The importance of family monitoring

Surgery is the main treatment for paraganglioma and phaeochromocytoma, together with appropriate clinical monitoring.

“Apart from surgery, there is no treatment approved by the European or American agencies,” explains Mercedes Robledo, Head of the CNIO Hereditary Endocrine Cancer Group and Head of the Group U706 at the Centre for Biomedical Network Research on Rare Diseases (CIBERER). “Therefore, in order to be able to search for therapies, it is very important to discover all the genes and molecular pathways involved in the disease. Once this has been done, our role is to determine which patients have mutations in which gene and could benefit from specific treatments developed in the future.” Furthermore, therapies that have already been approved for other diseases could well be valid in such cases. “But because they are such rare diseases, first you have to classify patients extremely carefully before trying to see if there are already appropriate therapies for them. Moreover, a fundamental part of our job is to ensure all our clinical data are kept up to date, to know whether being a carrier of a mutation in the new genes also implies an increased risk of developing other tumours.”

Leaving therapies aside for a moment, and bearing in mind that these tumours are the most hereditary type of cancer, the identification of new genes is invaluable in terms of providing a diagnosis for the entire family of a patient in which a mutation has been identified. That is the only way tumours can be detected in time. Therefore, the group led by Robledo has been collecting since 1996 a large registry of Spanish patients to study these diseases, which integrates around 800 index patients (between families and individual cases) and that is the largest registry of patient samples of this disease in our country today. In addition, the team has become a reference for its genetic diagnosis, not only in Spain but also internationally: “We receive samples from Germany, Italy … but also from outside Europe, such as the United States or Canada,” notes Robledo.

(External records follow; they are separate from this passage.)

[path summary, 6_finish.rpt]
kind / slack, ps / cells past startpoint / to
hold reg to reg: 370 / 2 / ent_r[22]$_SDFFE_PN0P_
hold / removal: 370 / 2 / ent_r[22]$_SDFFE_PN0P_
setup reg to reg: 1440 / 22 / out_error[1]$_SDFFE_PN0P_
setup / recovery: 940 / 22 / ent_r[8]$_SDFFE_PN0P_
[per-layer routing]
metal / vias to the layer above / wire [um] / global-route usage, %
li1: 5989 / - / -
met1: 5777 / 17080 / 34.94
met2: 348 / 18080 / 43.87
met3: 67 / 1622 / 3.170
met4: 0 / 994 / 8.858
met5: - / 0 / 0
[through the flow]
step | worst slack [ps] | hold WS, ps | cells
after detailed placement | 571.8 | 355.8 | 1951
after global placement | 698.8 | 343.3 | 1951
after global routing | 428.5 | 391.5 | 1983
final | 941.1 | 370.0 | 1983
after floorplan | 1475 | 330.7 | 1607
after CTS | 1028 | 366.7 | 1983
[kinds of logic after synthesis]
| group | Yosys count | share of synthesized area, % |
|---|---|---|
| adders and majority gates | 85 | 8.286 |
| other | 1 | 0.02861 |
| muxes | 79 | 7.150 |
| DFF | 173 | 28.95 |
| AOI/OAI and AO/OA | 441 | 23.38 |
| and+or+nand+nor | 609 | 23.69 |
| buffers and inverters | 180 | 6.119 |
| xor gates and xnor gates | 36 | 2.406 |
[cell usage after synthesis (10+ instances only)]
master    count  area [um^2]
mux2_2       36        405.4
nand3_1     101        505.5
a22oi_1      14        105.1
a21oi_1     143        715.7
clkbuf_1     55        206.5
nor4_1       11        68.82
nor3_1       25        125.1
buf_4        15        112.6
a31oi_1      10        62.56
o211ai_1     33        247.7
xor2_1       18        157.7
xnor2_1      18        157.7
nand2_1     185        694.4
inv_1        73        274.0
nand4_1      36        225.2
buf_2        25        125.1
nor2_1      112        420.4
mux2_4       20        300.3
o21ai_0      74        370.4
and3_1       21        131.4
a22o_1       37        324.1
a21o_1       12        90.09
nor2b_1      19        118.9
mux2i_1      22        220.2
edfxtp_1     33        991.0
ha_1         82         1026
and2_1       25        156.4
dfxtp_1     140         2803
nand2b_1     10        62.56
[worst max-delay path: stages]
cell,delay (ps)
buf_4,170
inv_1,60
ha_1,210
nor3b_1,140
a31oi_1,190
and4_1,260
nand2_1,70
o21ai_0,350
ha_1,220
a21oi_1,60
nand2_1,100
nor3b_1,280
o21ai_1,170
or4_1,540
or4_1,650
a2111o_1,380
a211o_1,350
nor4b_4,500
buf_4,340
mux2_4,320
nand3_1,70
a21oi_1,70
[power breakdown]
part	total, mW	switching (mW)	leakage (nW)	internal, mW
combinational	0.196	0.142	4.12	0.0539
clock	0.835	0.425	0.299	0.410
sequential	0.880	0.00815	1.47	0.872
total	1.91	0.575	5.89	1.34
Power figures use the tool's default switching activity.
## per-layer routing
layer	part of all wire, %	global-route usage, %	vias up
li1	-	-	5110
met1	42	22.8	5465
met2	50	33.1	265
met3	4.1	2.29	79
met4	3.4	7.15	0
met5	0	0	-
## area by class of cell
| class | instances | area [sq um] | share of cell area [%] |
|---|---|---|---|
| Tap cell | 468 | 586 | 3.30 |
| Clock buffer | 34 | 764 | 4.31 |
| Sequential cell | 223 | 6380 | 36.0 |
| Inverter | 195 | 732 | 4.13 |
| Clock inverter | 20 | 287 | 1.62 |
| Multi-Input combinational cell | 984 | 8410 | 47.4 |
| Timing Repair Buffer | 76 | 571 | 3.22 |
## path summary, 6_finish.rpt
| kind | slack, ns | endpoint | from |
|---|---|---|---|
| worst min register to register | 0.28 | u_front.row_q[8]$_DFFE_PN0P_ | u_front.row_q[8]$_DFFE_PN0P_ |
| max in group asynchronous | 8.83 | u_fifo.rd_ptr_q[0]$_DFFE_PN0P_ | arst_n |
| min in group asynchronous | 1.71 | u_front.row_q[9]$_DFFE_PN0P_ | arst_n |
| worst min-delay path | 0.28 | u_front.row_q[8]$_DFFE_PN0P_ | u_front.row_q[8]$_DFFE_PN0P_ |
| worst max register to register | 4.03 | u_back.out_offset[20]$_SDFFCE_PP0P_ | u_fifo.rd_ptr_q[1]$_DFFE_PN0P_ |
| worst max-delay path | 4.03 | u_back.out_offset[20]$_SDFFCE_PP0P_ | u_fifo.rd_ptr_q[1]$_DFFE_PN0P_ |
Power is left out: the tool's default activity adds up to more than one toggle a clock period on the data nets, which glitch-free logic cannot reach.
--- src/rtl/swt_pkg.sv ---
// types, constants and character codes shared by the shell word tokenizer
`default_nettype none

package swt_pkg;

   // longest token is MAX_TOKEN-1 bytes
   localparam int unsigned MAX_TOKEN = 1024;
   localparam int unsigned LEN_W     = (MAX_TOKEN > 2) ? $clog2(MAX_TOKEN) : 1;
   localparam logic [LEN_W-1:0] LEN_LIMIT = LEN_W'(MAX_TOKEN - 1);

   // request kinds
   localparam logic OP_CHAR  = 1'b0;
   localparam logic OP_FLUSH = 1'b1;

   // characters of interest
   localparam logic [7:0] CH_SQUOTE = 8'h27;
   localparam logic [7:0] CH_DQUOTE = 8'h22;
   localparam logic [7:0] CH_SPACE  = 8'h20;
   localparam logic [7:0] CH_TAB    = 8'h09;
   localparam logic [7:0] CH_NL     = 8'h0A;
   localparam logic [7:0] CH_LPAREN = 8'h28;
   localparam logic [7:0] CH_RPAREN = 8'h29;
   localparam logic [7:0] CH_PIPE   = 8'h7C;
   localparam logic [7:0] CH_AMP    = 8'h26;
   localparam logic [7:0] CH_LT     = 8'h3C;
   localparam logic [7:0] CH_GT     = 8'h3E;

   // result queue
   localparam int unsigned QUEUE_DEPTH = 4;
   localparam int unsigned QPTR_W      = $clog2(QUEUE_DEPTH);
   localparam int unsigned QCNT_W      = $clog2(QUEUE_DEPTH + 1);
   localparam logic [QCNT_W-1:0] QUEUE_ROOM = QCNT_W'(QUEUE_DEPTH - 2);

   typedef struct packed {
      logic       has_byte;
      logic [7:0] token_byte;
      logic       token_end;
      logic       truncated;
      logic       open_quote;
   } swt_result_type;

   // up to two results from one request
   typedef struct packed {
      logic [1:0]     count;
      swt_result_type r0;
      swt_result_type r1;
   } swt_emit_type;

endpackage

`default_nettype wire

--- src/rtl/shell_word_tokenizer_core.sv ---
// top level of the shell word tokenizer: byte stream in, token bytes out
//
//  channel  dir  group         transfers
//  -------  ---  ------------  ---------------------------------------------
//  req      in   req_t*        one command-line byte, or a flush
//  rsp      out  rsp_t*        one token byte and/or a token-end mark
//
//  one request per cycle while the queue has room; each request yields zero, one or two results
//  state decision is a single combinational pass on the lexer registers
//  results go to a four-entry queue; a request is taken while it has two free
//  slots, so a byte still goes in while an earlier result waits for rsp_tready
//  a request giving two results is handed out as two transfers at the rsp side
//  reset is synchronous and clears quote modes, length, held operator, queue
`default_nettype none

module shell_word_tokenizer_core
   import swt_pkg::*;
(
   input  wire logic        clock,
   input  wire logic        reset,

   // request channel
   input  wire logic        req_tvalid,
   output logic             req_tready,
   input  wire logic [7:0]  req_tdata,   // [7:0] in_byte
   input  wire logic        req_tuser,   // [0] op (0 char, 1 flush)

   // result channel
   output logic             rsp_tvalid,
   input  wire logic        rsp_tready,
   output logic [15:0]      rsp_tdata,   // [7:0] token_byte, [8] truncated,
                                         // [9] open_quote, [15:10] zero
   output logic             rsp_tuser,   // [0] has_byte
   output logic             rsp_tlast    // token_end
);

   logic           req_fire;
   logic           room;
   swt_emit_type   emit;
   swt_result_type head;

   // a request transfer advances the lexer and pushes its results
   assign req_tready = room;
   assign req_fire   = req_tvalid && req_tready;

   swt_lexer u_lexer (
      .clock    (clock),
      .reset    (reset),
      .req_fire (req_fire),
      .req_op   (req_tuser),
      .req_byte (req_tdata),
      .emit     (emit)
   );

   swt_rsp_queue u_queue (
      .clock     (clock),
      .reset     (reset),
      .push      (req_fire),
      .emit      (emit),
      .room      (room),
      .out_valid (rsp_tvalid),
      .out_ready (rsp_tready),
      .out_data  (head)
   );

   // result packing
   assign rsp_tdata = {6'b0, head.open_quote, head.truncated, head.token_byte};
   assign rsp_tuser = head.has_byte;
   assign rsp_tlast = head.token_end;

endmodule

`default_nettype wire

--- src/rtl/swt_lexer.sv ---
// lexer state registers and the per-byte token decision
`default_nettype none

module swt_lexer
   import swt_pkg::*;
(
   input  wire logic         clock,
   input  wire logic         reset,
   input  wire logic         req_fire,
   input  wire logic         req_op,
   input  wire logic [7:0]   req_byte,
   output swt_emit_type      emit
);

   logic             single_q_ff, single_q_in;
   logic             double_q_ff, double_q_in;
   logic [LEN_W-1:0] length_ff,   length_in;
   logic             held_ff,     held_in;
   logic [7:0]       held_op_ff,  held_op_in;
   logic             dropped_ff,  dropped_in;

   always_ff @(posedge clock) begin
      if (reset) begin
         single_q_ff <= 1'b0;
         double_q_ff <= 1'b0;
         length_ff   <= '0;
         held_ff     <= 1'b0;
         held_op_ff  <= '0;
         dropped_ff  <= 1'b0;
      end else if (req_fire) begin
         single_q_ff <= single_q_in;
         double_q_ff <= double_q_in;
         length_ff   <= length_in;
         held_ff     <= held_in;
         held_op_ff  <= held_op_in;
         dropped_ff  <= dropped_in;
      end
   end

   always_comb begin
      swt_result_type res [2];
      logic [1:0] k;
      logic       is_pair;
      logic       do_add;
      logic       do_end;
      logic       do_sep;
      logic       do_hold;
      logic       holdable;

      res[0]      = '0;
      res[1]      = '0;
      k           = 2'd0;
      is_pair     = 1'b0;
      do_add      = 1'b0;
      do_end      = 1'b0;
      do_sep      = 1'b0;
      do_hold     = 1'b0;
      single_q_in = single_q_ff;
      double_q_in = double_q_ff;
      length_in   = length_ff;
      held_in     = held_ff;
      held_op_in  = held_op_ff;
      dropped_in  = dropped_ff;
      holdable    = (req_byte == CH_LT) || (req_byte == CH_GT) ||
                    (req_byte == CH_AMP) || (req_byte == CH_PIPE);

      if (req_op == OP_FLUSH) begin
         if (held_ff) begin
            res[0]     = '{1'b1, held_op_ff, 1'b1, 1'b0, 1'b0};
            k          = 2'd1;
            held_in    = 1'b0;
            held_op_in = '0;
         end else if ((length_ff != '0) || dropped_ff) begin
            res[0] = '{1'b0, 8'h00, 1'b1, dropped_ff, single_q_ff | double_q_ff};
            k      = 2'd1;
         end
         single_q_in = 1'b0;
         double_q_in = 1'b0;
         length_in   = '0;
         dropped_in  = 1'b0;
      end else begin
         if (held_ff) begin
            is_pair = ((held_op_ff == CH_LT) &&
                       ((req_byte == CH_LT) || (req_byte == CH_GT))) ||
                      ((held_op_ff == CH_GT) && (req_byte == CH_GT)) ||
                      ((held_op_ff == CH_AMP) && (req_byte == CH_AMP)) ||
                      ((held_op_ff == CH_PIPE) && (req_byte == CH_PIPE));
            held_in    = 1'b0;
            held_op_in = '0;
            if (is_pair) begin
               res[0] = '{1'b1, held_op_ff, 1'b0, 1'b0, 1'b0};
               res[1] = '{1'b1, req_byte, 1'b1, 1'b0, 1'b0};
               k      = 2'd2;
            end else begin
               res[0] = '{1'b1, held_op_ff, 1'b1, 1'b0, 1'b0};
               k      = 2'd1;
            end
         end

         if (!is_pair) begin
            // classify the byte
            if (single_q_ff) begin
               if (req_byte == CH_SQUOTE) begin
                  single_q_in = 1'b0;
               end
               do_add = 1'b1;
            end else if (double_q_ff) begin
               if (req_byte == CH_DQUOTE) begin
                  double_q_in = 1'b0;
               end
               do_add = 1'b1;
            end else if (req_byte == CH_SQUOTE) begin
               single_q_in = 1'b1;
               do_add      = 1'b1;
            end else if (req_byte == CH_DQUOTE) begin
               double_q_in = 1'b1;
               do_add      = 1'b1;
            end else if ((req_byte == CH_SPACE) || (req_byte == CH_TAB)) begin
               do_end = (length_ff != '0);
            end else if (holdable) begin
               do_end  = (length_ff != '0);
               do_hold = 1'b1;
            end else if ((req_byte == CH_NL) || (req_byte == CH_LPAREN) ||
                         (req_byte == CH_RPAREN)) begin
               do_end = (length_ff != '0);
               do_sep = 1'b1;
            end else begin
               do_add = 1'b1;
            end

            // word ended by a separator
            if (do_end) begin
               res[k[0]]  = '{1'b0, 8'h00, 1'b1, dropped_ff, 1'b0};
               k          = k + 2'd1;
               length_in  = '0;
               dropped_in = 1'b0;
            end

            if (do_add) begin
               if (length_ff < LEN_LIMIT) begin
                  res[k[0]] = '{1'b1, req_byte, 1'b0, 1'b0, 1'b0};
                  k         = k + 2'd1;
                  length_in = length_ff + LEN_W'(1);
               end else begin
                  dropped_in = 1'b1;
               end
            end

            if (do_sep) begin
               res[k[0]] = '{1'b1, req_byte, 1'b1, 1'b0, 1'b0};
               k         = k + 2'd1;
            end

            if (do_hold) begin
               held_in    = 1'b1;
               held_op_in = req_byte;
            end
         end
      end

      emit.count = k;
      emit.r0    = res[0];
      emit.r1    = res[1];
   end

endmodule

`default_nettype wire

--- src/rtl/swt_rsp_queue.sv ---
// small result queue: takes up to two results a cycle, hands out one
`default_nettype none

module swt_rsp_queue
   import swt_pkg::*;
(
   input  wire logic     clock,
   input  wire logic     reset,
   input  wire logic     push,
   input  wire swt_emit_type emit,
   output logic          room,
   output logic          out_valid,
   input  wire logic     out_ready,
   output swt_result_type out_data
);

   swt_result_type      slot_ff [QUEUE_DEPTH];
   logic [QPTR_W-1:0]   wr_ptr_ff, wr_ptr_in;
   logic [QPTR_W-1:0]   rd_ptr_ff, rd_ptr_in;
   logic [QCNT_W-1:0]   count_ff,  count_in;
   logic [1:0]          n_push;
   logic                pop;

   assign n_push    = push ? emit.count : 2'd0;
   assign out_valid = (count_ff != '0);
   assign pop       = out_valid && out_ready;
   assign out_data  = slot_ff[rd_ptr_ff];
   assign room      = (count_ff <= QUEUE_ROOM);

   always_comb begin
      wr_ptr_in = wr_ptr_ff + QPTR_W'(n_push);
      rd_ptr_in = rd_ptr_ff + QPTR_W'(pop);
      count_in  = count_ff + QCNT_W'(n_push) - QCNT_W'(pop);
   end

   always_ff @(posedge clock) begin
      if (reset) begin
         wr_ptr_ff <= '0;
         rd_ptr_ff <= '0;
         count_ff  <= '0;
      end else begin
         wr_ptr_ff <= wr_ptr_in;
         rd_ptr_ff <= rd_ptr_in;
         count_ff  <= count_in;
      end
   end

   always_ff @(posedge clock) begin
      if (n_push != 2'd0) begin
         slot_ff[wr_ptr_ff] <= emit.r0;
      end
      if (n_push == 2'd2) begin
         slot_ff[wr_ptr_ff + QPTR_W'(1)] <= emit.r1;
      end
   end

endmodule

`default_nettype wire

“Once one of these mutations has been detected in a person, because it is likely to be present in another member of the family, the whole process of a family-wide study begins,” explains Miguel Urioste, Head of the CNIO Familial Cancer Clinical Unit, which since 2001 has provided genetic counselling to almost 6,000 patients with family cancers. “There are two factors to keep in mind: on the one hand, penetrance, that is to say, knowing which percentage of people who have the mutated gene develop the disease; and, on the other hand, if there is a risk of developing another type of tumour. In the case of DLST, as this is the first time it has been linked with cancer, these data are not yet known.”

Another as yet unresolved enigma is why DLST behaves differently to other Krebs cycle genes in the disease. In general terms, 20 percent of patients with phaeochromocytoma or paraganglioma will develop metastatic disease. Patients with mutations in this cycle have an increased risk of developing metastases because such mutations cause alterations in the expression of many other genes, including some related to processes of invasion. However, DLST does not exhibit this behaviour.